Use of a Mini-fluid Bolus to Identify Fluid Responsiveness

NCT03058653 · Status: WITHDRAWN · Phase: NA · Type: INTERVENTIONAL

Last updated 2022-05-11

No results posted yet for this study

Summary

On the Intensive Care Unit doctors give a lot of fluid to patients in order to improve their blood pressure, amount of urine made or to let doctors stop drugs that are needed to keep blood pressure up. Doctors normally give patients 500ml of fluid over 25 minutes as standard, however it is very difficult to know if giving those fluids and how much fluid will help (it does in some but not others). If a person gets too much fluid this can also cause problems such as fluid in lungs, poor kidney function, or swelling in the limbs.

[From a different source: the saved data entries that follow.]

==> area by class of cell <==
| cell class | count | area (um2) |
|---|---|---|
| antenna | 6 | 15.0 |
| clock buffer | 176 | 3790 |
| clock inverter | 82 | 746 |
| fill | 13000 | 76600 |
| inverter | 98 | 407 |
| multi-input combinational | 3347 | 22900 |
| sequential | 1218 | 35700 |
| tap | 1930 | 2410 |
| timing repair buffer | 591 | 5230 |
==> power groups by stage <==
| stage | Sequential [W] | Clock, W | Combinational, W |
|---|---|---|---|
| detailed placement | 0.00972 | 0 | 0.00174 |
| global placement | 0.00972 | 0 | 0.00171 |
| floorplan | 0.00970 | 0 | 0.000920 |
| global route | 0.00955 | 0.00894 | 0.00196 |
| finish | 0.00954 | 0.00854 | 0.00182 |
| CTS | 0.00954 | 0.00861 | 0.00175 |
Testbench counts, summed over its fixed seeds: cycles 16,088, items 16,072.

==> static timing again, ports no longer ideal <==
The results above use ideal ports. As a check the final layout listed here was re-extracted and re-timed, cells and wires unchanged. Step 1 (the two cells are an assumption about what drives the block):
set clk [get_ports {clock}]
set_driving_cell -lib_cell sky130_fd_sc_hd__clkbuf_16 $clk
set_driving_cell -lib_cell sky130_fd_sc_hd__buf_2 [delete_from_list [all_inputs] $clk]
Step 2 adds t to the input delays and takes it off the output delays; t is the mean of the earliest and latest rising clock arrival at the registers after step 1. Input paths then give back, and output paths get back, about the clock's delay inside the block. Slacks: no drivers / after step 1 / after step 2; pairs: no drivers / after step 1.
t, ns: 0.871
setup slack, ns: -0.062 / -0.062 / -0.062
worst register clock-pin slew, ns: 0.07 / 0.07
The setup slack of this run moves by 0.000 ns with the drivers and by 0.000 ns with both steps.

The LidCo Rapid monitor lets the Intensive Care Unit (ICU) team know the amount of blood the heart pushes out with each beat (Stroke volume). It works by following the tracing off the arterial line (Blood pressure monitor) that has been inserted as part of the standard care of a patient on the ICU. It does not need any other invasive procedures or drug administration to work.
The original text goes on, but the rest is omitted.